Monday, August 2, 2010

When is a bowl not a bowl.....





...when it is a cup. Or a tea bowl that is. Tonight I made my first tea bowl since before graduate school. So, like four years. I stopped making them because I lost my interest in tea. Hot tea. Never had good, hot, traditional tea. I have had the blacks, whites, greens and mints. Maybe there was a flaw in my method of tea bagging, but it always just seemed like hot water. This was also the after undergraduate school where I was making a point to be more healthy than my malt liquor and taco bell days of Miami undergrad. Needless to say, it did not carry on.

Now five years later I randomly decide to make a tea bowl in the studio. Truth be told, I have thought about it the past few day while trying to expand my functional vocabulary. My resistance to tea bowls started when I tried to label what I was and was not as an artist, ceramic artist to be exact. Tea bowls can seem cliche. An easy answer for the ceramic process, something with an automatic historical context. Turns out it is like any other functional form, where there is a will there is a way...or purpose.

What made me think about making tea bowls again?

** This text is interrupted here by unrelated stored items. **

`src/rtl/coord_pkg.sv`:
```
// Shared definitions for the coordinate command transmitter: command codes,
// shadow register reset values, FSM state type and address/index mapping.
package coord_pkg;

  localparam logic [2:0] CMD_DEMO      = 3'b000;
  localparam logic [2:0] CMD_SET_LEFT  = 3'b001;
  localparam logic [2:0] CMD_SET_TOP   = 3'b010;
  localparam logic [2:0] CMD_NONE      = 3'b011;
  localparam logic [2:0] CMD_INC_COL_X = 3'b100;
  localparam logic [2:0] CMD_INC_COL_Y = 3'b101;
  localparam logic [2:0] CMD_INC_ROW_X = 3'b110;
  localparam logic [2:0] CMD_INC_ROW_Y = 3'b111;

  // Shadow defaults mirror the coordinate controller's own reset view.
  localparam logic [12:0] RST_LEFT      = 13'h1800;
  localparam logic [12:0] RST_TOP       = 13'h102C;
  localparam logic [12:0] RST_INC_COL_X = 13'h008A;
  localparam logic [12:0] RST_INC_COL_Y = 13'h0000;
  localparam logic [12:0] RST_INC_ROW_X = 13'h0000;
  localparam logic [12:0] RST_INC_ROW_Y = 13'h00BB;

  // Packed so that entry i matches dirty bit i.
  localparam logic [5:0][12:0] SHADOW_RST = {RST_INC_ROW_Y, RST_INC_ROW_X,
                                             RST_INC_COL_Y, RST_INC_COL_X,
                                             RST_TOP,       RST_LEFT};

  // Marks an address that does not name a shadow register.
  localparam logic [2:0] IDX_NONE = 3'd7;

  typedef enum logic [1:0] {
    IDLE       = 2'd0,
    WAIT_BLANK = 2'd1,
    SEND       = 2'd2
  } state_t;

  // SET code -> dirty/shadow index; DEMO and NONE codes map to IDX_NONE.
  function automatic logic [2:0] addr_to_idx(input logic [2:0] addr);
    logic [2:0] idx;
    case (addr)
      CMD_SET_LEFT:  idx = 3'd0;
      CMD_SET_TOP:   idx = 3'd1;
      CMD_INC_COL_X: idx = 3'd2;
      CMD_INC_COL_Y: idx = 3'd3;
      CMD_INC_ROW_X: idx = 3'd4;
      CMD_INC_ROW_Y: idx = 3'd5;
      default:       idx = IDX_NONE;
    endcase
    return idx;
  endfunction

  // Dirty/shadow index -> SET code transmitted for it.
  function automatic logic [2:0] idx_to_code(input logic [2:0] idx);
    logic [2:0] code;
    case (idx)
      3'd0:    code = CMD_SET_LEFT;
      3'd1:    code = CMD_SET_TOP;
      3'd2:    code = CMD_INC_COL_X;
      3'd3:    code = CMD_INC_COL_Y;
      3'd4:    code = CMD_INC_ROW_X;
      3'd5:    code = CMD_INC_ROW_Y;
      default: code = CMD_NONE;
    endcase
    return code;
  endfunction

endpackage

```
`src/rtl/coord_cmd_prio.sv`:
```
// Lowest-set-bit picker over the six dirty flags. Lowest index corresponds to
// the lowest SET code, which gives the ascending transmit order.
module coord_cmd_prio (
  input  logic [5:0] req,
  output logic [2:0] idx,
  output logic [5:0] clr_mask,
  output logic       last,
  output logic       any
);

  // Scan from the top down so the lowest set bit wins.
  always_comb begin
    idx = '0;
    for (int i = 5; i >= 0; i--) begin
      if (req[i]) idx = 3'(i);
    end
  end

  assign clr_mask = req & (~req + 6'd1);
  assign any      = |req;
  assign last     = any && ((req & ~clr_mask) == '0);

endmodule

```
`src/rtl/coord_cmd_tx.sv`:
```
// Command transmitter for the Mandelbrot coordinate controller. Host writes
// land in six shadow registers; a commit replays the dirty ones as one-cycle
// SET commands during vertical blanking, avoiding next_frame cycles.
// Optional readback port: define COORD_CMD_READBACK_EN.
//
// state      | meaning
// IDLE       | no burst pending; outputs DEMO/NONE
// WAIT_BLANK | burst accepted, waiting for blank && !next_frame
// SEND       | launching dirty registers on consecutive edges
module coord_cmd_tx
  import coord_pkg::*;
#(
  parameter int VALUE_W = 13,
  parameter int CTRL_W  = 3
) (
  input  logic               clk,
  input  logic               rst_n,
  input  logic               wr_en,
  input  logic [2:0]         wr_addr,
  input  logic [VALUE_W-1:0] wr_data,
  input  logic               commit,
  input  logic               demo_en,
  input  logic               blank,
  input  logic               next_frame,
  output logic [CTRL_W-1:0]  ctrl,
  output logic [VALUE_W-1:0] value,
  output logic               busy
`ifdef COORD_CMD_READBACK_EN
  ,
  input  logic [2:0]         rd_addr,
  output logic [VALUE_W:0]   rd_data
`endif
);

  logic [5:0][VALUE_W-1:0] shadow;
  logic [5:0] dirty;
  logic [5:0] wr_mask;
  logic [5:0] clr_mask;
  logic [2:0] wr_idx;
  logic [2:0] pick_idx;
  logic       pick_last;
  logic       pick_any;
  logic       launch_ok;
  logic       launch;
  state_t     state, state_nx;

  assign wr_idx    = addr_to_idx(wr_addr);
  assign wr_mask   = (wr_en && (wr_idx != IDX_NONE)) ? (6'b1 << wr_idx) : '0;
  assign launch_ok = blank && !next_frame;
  assign busy      = (state != IDLE);

  coord_cmd_prio u_prio (
    .req      (dirty),
    .idx      (pick_idx),
    .clr_mask (clr_mask),
    .last     (pick_last),
    .any      (pick_any)
  );

  // State register.
  always_ff @(posedge clk) begin
    if (!rst_n) state <= IDLE;
    else        state <= state_nx;
  end

  // Next state and launch decision; a same-edge write keeps the burst alive.
  always_comb begin
    state_nx = state;
    launch   = 1'b0;
    case (state)
      IDLE: begin
        if (commit && (dirty != '0)) state_nx = WAIT_BLANK;
      end
      WAIT_BLANK, SEND: begin
        if (launch_ok && pick_any) begin
          launch   = 1'b1;
          state_nx = (pick_last && (wr_mask == '0)) ? IDLE : SEND;
        end else begin
          state_nx = WAIT_BLANK;
        end
      end
      default: state_nx = IDLE;
    endcase
  end

  // Shadow storage and dirty tracking; a write wins over a same-edge clear.
  always_ff @(posedge clk) begin
    if (!rst_n) begin
      shadow <= SHADOW_RST;
      dirty  <= '0;
    end else begin
      dirty <= (dirty & ~(launch ? clr_mask : 6'b0)) | wr_mask;
      if (wr_mask != '0) shadow[wr_idx] <= wr_data;
    end
  end

  // Registered command outputs; the pre-write shadow value is what gets sent.
  always_ff @(posedge clk) begin
    if (!rst_n) begin
      ctrl  <= CMD_NONE;
      value <= '0;
    end else if (launch) begin
      ctrl  <= idx_to_code(pick_idx);
      value <= shadow[pick_idx];
    end else begin
      ctrl  <= demo_en ? CMD_DEMO : CMD_NONE;
      value <= '0;
    end
  end

`ifdef COORD_CMD_READBACK_EN
  logic [2:0] rd_idx;
  assign rd_idx = addr_to_idx(rd_addr);

  // Combinational readback of {dirty, shadow}; non-register addresses read 0.
  always_comb begin
    rd_data = '0;
    if (rd_idx != IDX_NONE) rd_data = {dirty[rd_idx], shadow[rd_idx]};
  end
`endif

endmodule

```
`config.mk`:
```
export PLATFORM = sky130hd
export DESIGN_NAME = coord_cmd_tx
export DESIGN_NICKNAME = d
export VERILOG_FILES = /design/src/rtl/coord_pkg.sv /design/src/rtl/coord_cmd_prio.sv /design/src/rtl/coord_cmd_tx.sv
export SDC_FILE = /design/constraint.sdc
export NUM_CORES = 1
export LEC_CHECK = 0
export CAP_MARGIN = 20
export CORE_ASPECT_RATIO = 0.5
export CORE_MARGIN = 3
export CORE_UTILIZATION = 46
export DETAILED_ROUTE_END_ITERATION = 8
export PLACE_DENSITY = 0.71
export SLEW_MARGIN = 20
export SYNTH_ARGS = -nofsm -noshare
export SYNTH_HDL_FRONTEND = slang
export SYNTH_SLANG_ARGS = --single-unit
```
`constraint.sdc`:
```
create_clock -name clk -period 1.95 [get_ports clk]
set_clock_uncertainty 0.2 [all_clocks]
set_input_delay 0.195 -clock clk [delete_from_list [all_inputs] [get_ports clk]]
set_output_delay 0.195 -clock clk [all_outputs]
set_load 0.05 [all_outputs]
```
==> impl_metrics.env, run 1 <==
export IMPL_cts_hold_buf=0
export IMPL_die_w_um=143
export IMPL_p_int_mw=3.40
export IMPL_crit_slowest_cell="clkdlybuf4s50_1"
export IMPL_p_switching_mw=1.15
export IMPL_drtAntennaViolNets=0
export IMPL_finalHoldViolations=0
export IMPL_place_ws_ns=-0.0689
export IMPL_arrival_ns=1.51
export IMPL_antenna_cells=0
export IMPL_firstDrtPassIters=5
export IMPL_ys_seq_area_frac=0.474
export IMPL_min_period_ns=1.91
export IMPL_final_period_utilization=0.977
export IMPL_grt_util_all_layers=0.228
export IMPL_clk_pin_slew_worst_paths_ns=0.07
export IMPL_clkPwrFrac=0.407
export IMPL_syn_nets=586
export IMPL_cts_max_path_buffers=2
export IMPL_setup_violations=0
export IMPL_vias_per_cell=5.46
export IMPL_min_path_type="flop to flop"
export IMPL_clk_latency_ns=0.35
export IMPL_vias=4075
export IMPL_cp_buffers_inverters=1
export IMPL_power_density_nw_per_um2=818
export IMPL_final_util=0.624
export IMPL_synthToLayoutAreaGrowth_pct=29.2
export IMPL_portBuffers=39
export IMPL_cp_top_family="buffers and inverters"
export IMPL_dp_hpwl_um=7940
export IMPL_synth_top_area_frac=0.474
export IMPL_worstPathRequired_ns=1.55
export IMPL_swShare=0.253
export IMPL_p_seq_frac=0.474
export IMPL_tns_ns=0
export IMPL_synthTopCellsByArea="dfxtp_1 (47%), nand2_1 (17%), a21oi_1 (8.9%), a221oi_1 (4.3%), o21ai_0 (2.9%)"
export IMPL_cts_sinks=102
export IMPL_slowest_delay_ns=0.81
export IMPL_final_cell_mix="nand2_1 (197), dfxtp_1 (99), a21oi_1 (77)"
export IMPL_fin_ws_ns=0.0442
export IMPL_nets=649
export IMPL_cts_buffers=9
export IMPL_crit_chain="clkdlybuf4s50_1"
export IMPL_report_final_slew_viol_count=0
export IMPL_async_reset_ff_frac=0
export IMPL_initial_core_util=0.483
export IMPL_synthCells=561
export IMPL_io_pins=40
export IMPL_synth_edf_count=0
export IMPL_place_gp_congestion=0.858
export IMPL_finalWirelength_um=11700
export IMPL_relSlewSlack=0.644
export IMPL_h_tree_depth=3
export IMPL_synth_warnings=0
export IMPL_ir_drop_v=0.000466
export IMPL_rsz0062_at_grt="yes"
export IMPL_synth_main_ff_cell="dfxtp_1"
export IMPL_cp_max_fo=1
export IMPL_row_count=24
export IMPL_p_leak_nw=2.01
export IMPL_crit_path_start_kind="flop"
export IMPL_die_area_um2=10600
export IMPL_globalRouteOverflowTotal=0
export IMPL_yosysTopAreaCell="dfxtp_1"
export IMPL_antenna_found_initial=0
export IMPL_wl_per_cell_um=15.7
export IMPL_worst_slew_pin_slew_ns=0.533
export IMPL_max_cap_viol_count=0
export IMPL_ys_ff_latch=102
export IMPL_end_kind="output pin"
export IMPL_grt_first_pass_wirelength_um=18800
export IMPL_netlist_area_um2=4310
export IMPL_fmax_mhz=525
export IMPL_die_h_um=74.4
export IMPL_combPwrFrac=0.119
export IMPL_avgSynthCellArea_um2=7.68
export IMPL_ys_types=41
export IMPL_drive_above_1_share=0.161
export IMPL_drt_iter0_markers=273
export IMPL_hold_slack_ns=0.255
export IMPL_root_buffer="clkbuf_16"
export IMPL_drc=0
export IMPL_cts_tree="done"
export IMPL_crit_type="flop to output pin"
export IMPL_coreArea_um2=8920
export IMPL_final_common_cell="nand2_1"
export IMPL_grt_max_degree=70
export IMPL_status="finished, final reports clean"
export IMPL_grt_pass1_vias=3802
[routing by layer]
layer	track usage	up-vias	wire, µm
met1	0.306	1902	5450
met3	0.0572	16	648
met2	0.372	109	5500
met4	0.0601	0	139
li1	-	2048	-
met5	0	-	0
[state kept, by name, summed over array words and instances, names as in the netlist]
register,flops
value,13
shadow,78
state,2
dirty,6
ctrl,3
[power groups by stage]
stage | registers, mW | clock network (mW) | logic [mW]
floorplan | 2.21 | 0 | 0.258
global placement | 2.20 | 0 | 0.504
detailed placement | 2.20 | 0 | 0.510
CTS | 2.16 | 1.87 | 0.514
global route | 2.16 | 1.95 | 0.593
finish | 2.16 | 1.85 | 0.543
[metrics by stage]
| stage | cell area (µm²) | power [mW] | instances |
|---|---|---|---|
| after CTS | 5450 | 4.54 | 745 |
| final | 5570 | 4.55 | 746 |
| after global routing | 5570 | 4.70 | 746 |
| after detailed placement | 5130 | 2.71 | 729 |
| after floorplan | 4310 | 2.47 | 561 |
| after global placement | 5130 | 2.71 | 729 |
[layout make-up]
class / instances / area, µm²
Clock inverter: 6 / 70.1
Multi-Input combinational cell: 405 / 2140
Timing Repair Buffer: 93 / 871
Fill cell: 799 / 3350
Sequential cell: 102 / 2050
Tap cell: 117 / 146
Clock buffer: 10 / 239
Inverter: 13 / 48.8
[cell usage after synthesis, types with 6 or more instances]
cell type,n
a211oi_1,6
a21oi_1,77
a221oi_1,21
clkbuf_1,31
dfxtp_1,102
inv_1,12
nand2_1,197
nand3_1,15
nor2_1,8
nor3_1,10
o21ai_0,25
[kinds of logic (layout without fill, tap and decap cells)]
kind of cell | count (synthesis) | count (layout) | share of synthesized area
flops | 102 | 102 | 0.474
simple gates | 253 | 253 | 0.249
compound gates | 149 | 149 | 0.215
fa+ha+maj | 3 | 3 | 0.00813
buf+inv | 54 | 122 | 0.0540
[final timing paths]
check | start | end | slack [ns] | depth (start not counted)
worst max-delay path | value[6]$_SDFF_PN0_ | value[6] | 0.04 | 1
worst min-delay path | shadow[36]$_SDFFE_PN0P_ | shadow[36]$_SDFFE_PN0P_ | 0.25 | 2
worst max register to register | dirty[4]$_SDFF_PN0_ | value[0]$_SDFF_PN0_ | 0.04 | 5
worst min register to register | shadow[36]$_SDFFE_PN0P_ | shadow[36]$_SDFFE_PN0P_ | 0.25 | 2
[what timing repair did]
| item | in CTS | in global routing |
|---|---|---|
| resized for setup | 3 | 30 |
| setup endpoints to repair | 12 | 15 |
| buffers inserted | 0 | 1 |
| hold endpoints to repair | 0 | 0 |
Note: power is estimated with default switching activity, not from simulation.
==> inputs of run 2 (changes only) <==
- RECOVER_POWER: default -> 50
- SKIP_CTS_REPAIR_TIMING: default -> 1
==> run 2 against run 1 <==
  * Combinational power shrank 1%
  * Design area decreased by 0.97%
  * Critical path depth unchanged
  * Wire length fell by 0.66%
  * Register-to-register slack hardly changed
  * Cell count stayed put
  * Global-route usage about the same
  * Critical path type unchanged
==> impl_metrics.env, run 2 (same netlist as run 1, synthesis figures left out) <==
export IMPL_cp_buffers_inverters=1
export IMPL_drive_above_1_share=0.143
export IMPL_vias_per_cell=5.47
export IMPL_antenna_cells=0
export IMPL_max_cap_viol_count=0
export IMPL_worst_slew_pin_slew_ns=0.741
export IMPL_root_buffer="clkbuf_16"
export IMPL_finalHoldViolations=0
export IMPL_antenna_found_initial=0
export IMPL_power_density_nw_per_um2=826
export IMPL_clk_latency_ns=0.35
export IMPL_clk_pin_slew_worst_paths_ns=0.07
export IMPL_crit_path_start_kind="flop"
export IMPL_p_leak_nw=1.96
export IMPL_cts_buffers=9
export IMPL_drt_iter0_markers=301
export IMPL_drtAntennaViolNets=0
export IMPL_final_cell_mix="nand2_1 (197), dfxtp_1 (99), a21oi_1 (77)"
export IMPL_die_area_um2=10600
export IMPL_placed_area_um2=5130
export IMPL_ir_drop_v=0.000466
export IMPL_final_period_utilization=0.982
export IMPL_place_ws_ns=-0.0689
export IMPL_setup_violations=0
export IMPL_synthToLayoutAreaGrowth_pct=27.9
export IMPL_crit_type="flop to output pin"
export IMPL_reg2reg_slack_ns=0.04
export IMPL_crit_chain="clkdlybuf4s50_1"
export IMPL_h_tree_depth=3
export IMPL_worstPathRequired_ns=1.55
export IMPL_crit_slowest_cell="clkdlybuf4s50_1"
export IMPL_end_kind="output pin"
export IMPL_dp_hpwl_um=7940
export IMPL_arrival_ns=1.52
export IMPL_fmax_mhz=522
export IMPL_min_path_type="flop to flop"
export IMPL_row_count=24
export IMPL_fin_ws_ns=0.0359
export IMPL_tns_ns=0
export IMPL_slowest_delay_ns=0.82
export IMPL_min_period_ns=1.91
export IMPL_grt_first_pass_wirelength_um=18900
export IMPL_place_gp_congestion=0.858
export IMPL_design_area_um2=5510
export IMPL_grt_pass1_vias=3800
export IMPL_top_regs="shadow x78, value x13, dirty x6"
export IMPL_final_common_cell="nand2_1"
export IMPL_cp_max_fo=1
export IMPL_initial_core_util=0.483
export IMPL_report_final_slew_viol_count=0
export IMPL_grt_util_all_layers=0.228
export IMPL_die_w_um=143
export IMPL_cts_sinks=102
export IMPL_status="finished, final reports clean"
export IMPL_wl_per_cell_um=15.6
export IMPL_firstDrtPassIters=5
export IMPL_vias=4082
export IMPL_io_pins=40
export IMPL_globalRouteOverflowTotal=0
export IMPL_portBuffers=39
export IMPL_cts_max_path_buffers=2
export IMPL_largest_reg_flops=78
export IMPL_nets=649
export IMPL_final_util=0.618
export IMPL_grt_max_degree=70
export IMPL_drc=0
export IMPL_relSlewSlack=0.506
export IMPL_die_h_um=74.4
export IMPL_cp_top_family="buffers and inverters"
export IMPL_coreArea_um2=8920
export IMPL_cts_tree="done"
export IMPL_rsz0062_at_grt="yes"
export IMPL_largest_register="shadow"
export IMPL_finalWirelength_um=11700
==> run 2: power breakdown <==
group	internal, mW	total, mW	leakage, nW	switching (mW)
registers	2.13	2.16	0.828	0.0279
logic	0.229	0.536	0.987	0.307
clock network	1.04	1.86	0.141	0.821
==> run 2: per-layer routing <==
| metal | up-vias | share of wire | track usage | routed length (µm) |
|---|---|---|---|---|
| met2 | 90 | 0.46 | 0.372 | 5370 |
| met1 | 1923 | 0.48 | 0.307 | 5550 |
| met5 | - | 0 | 0 | 0 |
| li1 | 2051 | - | - | - |
| met3 | 18 | 0.051 | 0.0572 | 593 |
| met4 | 0 | 0.013 | 0.0601 | 146 |
==> run 2: tightest hold or removal path: stages, from the launching register on <==
cell and delay (ns):
dfxtp_1 0.31, nand2_1 0.05, a21oi_1 0.05
==> run 2: final timing paths <==
| check | startpoint | end | depth (start not counted) |
|---|---|---|---|
| hold reg to reg | shadow[26]$_SDFFE_PN0P_ | shadow[26]$_SDFFE_PN0P_ | 2 |
| hold / removal | shadow[26]$_SDFFE_PN0P_ | shadow[26]$_SDFFE_PN0P_ | 2 |
| setup / recovery | value[7]$_SDFF_PN0_ | value[7] | 1 |
| setup reg to reg | dirty[4]$_SDFF_PN0_ | value[0]$_SDFF_PN0_ | 5 |
==> run 2: metrics by stage <==
stage	total power, mW	std cells	hold slack [ns]
final	4.55	746	0.255
after floorplan	2.47	561	0.119
after detailed placement	2.71	729	0.247
after global routing	4.70	746	0.271
after CTS	4.54	745	0.256
after global placement	2.71	729	0.241
==> run 2: layout make-up <==
| cell class | instances | area [µm²] |
|---|---|---|
| clock buffers | 10 | 239 |
| clock inverters | 6 | 70.1 |
| fillers | 813 | 3410 |
| inverters | 13 | 48.8 |
| multi-input cells | 405 | 2140 |
| flip-flops and latches | 102 | 2050 |
| well taps | 117 | 146 |
| repair buffers | 93 | 826 |
==> inputs of run 3 (changes only) <==
- PLACE_DENSITY: 0.71 -> 0.68
- TNS_END_PERCENT: default -> 20
- clock period: 1.95 -> 2 ns (I/O delays scaled with it)
==> run 3 against run 2 <==
  * Hold slack is essentially flat
  * Via count grew 0.37%
  * Clock-buffer cell count grew 2
  * Wire length grew 2.8%
  * Global-route usage grew 0.29 points
  * Power shrank 6.0%
  * Critical path depth grew 4
  * Sequential share of layout area grew 1.1 points
  * Design area shrank 3.0%
  * Non-clock buffer count shrank 10
  * Critical endpoint is now value[6]$_SDFF_PN0_
==> impl_metrics.env, run 3 (same netlist as run 1, synthesis figures left out) <==
export IMPL_status="finished, final reports clean"
export IMPL_drive_above_1_share=0.108
export IMPL_placedCellCount=720
export IMPL_coreArea_um2=8920
export IMPL_min_period_ns=1.96
export IMPL_finalWirelength_um=12000
export IMPL_die_h_um=74.4
export IMPL_cts_max_path_buffers=2
export IMPL_io_pins=40
export IMPL_worst_slew_pin_slew_ns=0.523
export IMPL_row_count=24
export IMPL_finalHoldViolations=0
export IMPL_final_common_cell="nand2_1"
export IMPL_grt_util_all_layers=0.231
export IMPL_clk_pin_slew_worst_paths_ns=0.07
export IMPL_min_path_type="flop to flop"
export IMPL_cts_buffers=9
export IMPL_vias_per_cell=5.57
export IMPL_wl_per_cell_um=16.3
export IMPL_grt_first_pass_wirelength_um=19100
export IMPL_rsz0062_at_grt="yes"
export IMPL_setup_violations=0
export IMPL_cp_buffers_inverters=1
export IMPL_cpMostUsedCell="a221oi_1"
export IMPL_drc=0
export IMPL_cts_sinks=102
export IMPL_antenna_found_initial=0
export IMPL_globalRouteOverflowTotal=0
export IMPL_final_util=0.600
export IMPL_place_gp_congestion=0.861
export IMPL_end_kind="flop"
export IMPL_largest_register="shadow"
export IMPL_slowest_delay_ns=0.60
export IMPL_report_final_slew_viol_count=0
export IMPL_crit_chain="or4_4 > nor2_2 > buf_12 > a221oi_1 > a221oi_1"
export IMPL_fill_cells=825
export IMPL_die_area_um2=10600
export IMPL_max_cap_viol_count=0
export IMPL_cp_max_fo=13
export IMPL_nets=639
export IMPL_fin_ws_ns=0.0386
export IMPL_firstDrtPassIters=5
export IMPL_tns_ns=0
export IMPL_final_cell_mix="nand2_1 (197), dfxtp_1 (99), a21oi_1 (77)"
export IMPL_cts_tree="done"
export IMPL_clk_latency_ns=0.34
export IMPL_h_tree_depth=3
export IMPL_design_area_um2=5350
export IMPL_place_ws_ns=0.000522
export IMPL_vias=4097
export IMPL_crit_type="flop to flop"
export IMPL_placed_area_um2=5060
export IMPL_grt_pass1_vias=3766
export IMPL_grt_max_degree=70
export IMPL_final_period_utilization=0.981
export IMPL_worstPathRequired_ns=2.05
export IMPL_drtAntennaViolNets=0
export IMPL_ir_drop_v=0.000481
export IMPL_portBuffers=39
export IMPL_dp_hpwl_um=8040
export IMPL_die_w_um=143
export IMPL_crit_path_start_kind="flop"
export IMPL_power_density_nw_per_um2=800
export IMPL_synthToLayoutAreaGrowth_pct=24.1
export IMPL_initial_core_util=0.483
export IMPL_fin_cells=736
export IMPL_root_buffer="clkbuf_16"
export IMPL_arrival_ns=2.01
export IMPL_largest_reg_flops=78
export IMPL_cp_top_family="simple AND/OR/NAND/NOR gates"
export IMPL_crit_slowest_cell="or4_4"
export IMPL_top_regs="shadow x78, value x13, dirty x6"
export IMPL_drt_iter0_markers=329
export IMPL_p_leak_nw=1.89
export IMPL_multi_input_area_um2=2050
export IMPL_regArea_um2=2050
export IMPL_relSlewSlack=0.650
export IMPL_fmax_mhz=510
export IMPL_antenna_cells=0
## run 3: changes by cell type in the layout (fill, tap and decap cells not counted), moves of 3 or more
| cell | before | now |
|---|---|---|
| a221oi_1 | 10 | 19 |
| o21ai_0 | 19 | 25 |
| o21ai_1 | 6 | 0 |
| a221oi_2 | 11 | 2 |
| buf_4 | 38 | 29 |
| clkbuf_1 | 10 | 7 |
## run 3: report_power, final
group | leakage [nW] | total (mW) | switching [mW] | internal [mW]
sequential | 0.828 | 2.11 | 0.0293 | 2.08
clock | 0.139 | 1.68 | 0.767 | 0.918
combinational | 0.921 | 0.487 | 0.283 | 0.204
total | 1.89 | 4.28 | 1.08 | 3.20
## run 3: final cells by class
| type | instances | area share |
|---|---|---|
| Clock buffer | 12 | 0.0480 |
| Clock inverter | 4 | 0.00562 |
| Inverter | 13 | 0.00912 |
| Multi-Input combinational cell | 405 | 0.384 |
| Sequential cell | 102 | 0.383 |
| Tap cell | 117 | 0.0274 |
| Timing Repair Buffer | 83 | 0.143 |
## run 3: worst min-delay path: cells and delay by family (launching register included)
| family | cells | cell delay, ns |
|---|---|---|
| simple gates | 1 | 0.05 |
| compound gates | 1 | 0.05 |
| flops | 1 | 0.31 |
## run 3: routing by layer
metal | share of wire | global-route usage | wire, µm
met1 | 0.47 | 0.307 | 5600
met3 | 0.051 | 0.0450 | 616
met5 | 0 | 0 | 0
met4 | 0.014 | 0.0685 | 165
met2 | 0.47 | 0.388 | 5600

Every morning I walk into the living room and notice the two tea bowls we own and are on display in the living room. Almost a decade of ceramics and I only own two tea bowls, strange. A Don Reitz tea bowl sits on a shelf below a shelf with a John Balistreri tea bowl. One I got for doing slides of Don's recent Anagama work from St Pete Clay, and the other for firing John's refires in the salt kiln along with Schiemann. As they say, it is always in ones best interest to surround themselves with people smarter than themselves. I am still very young in my ceramics career, to young to dismiss forms for weak reasons.


In the end it is just a shape, a vessel that hold liquid. Right now I am drinking bourbon out of a small mug by Beck Evans. The lips a little too fat and round and the handle is a little odd. It is the funky oddities make pottery special. It has a deep brown clay body with a hell of a white shino wrapped around it.


1 comment:

nicole said...

you're looking extremely jolly in these photos!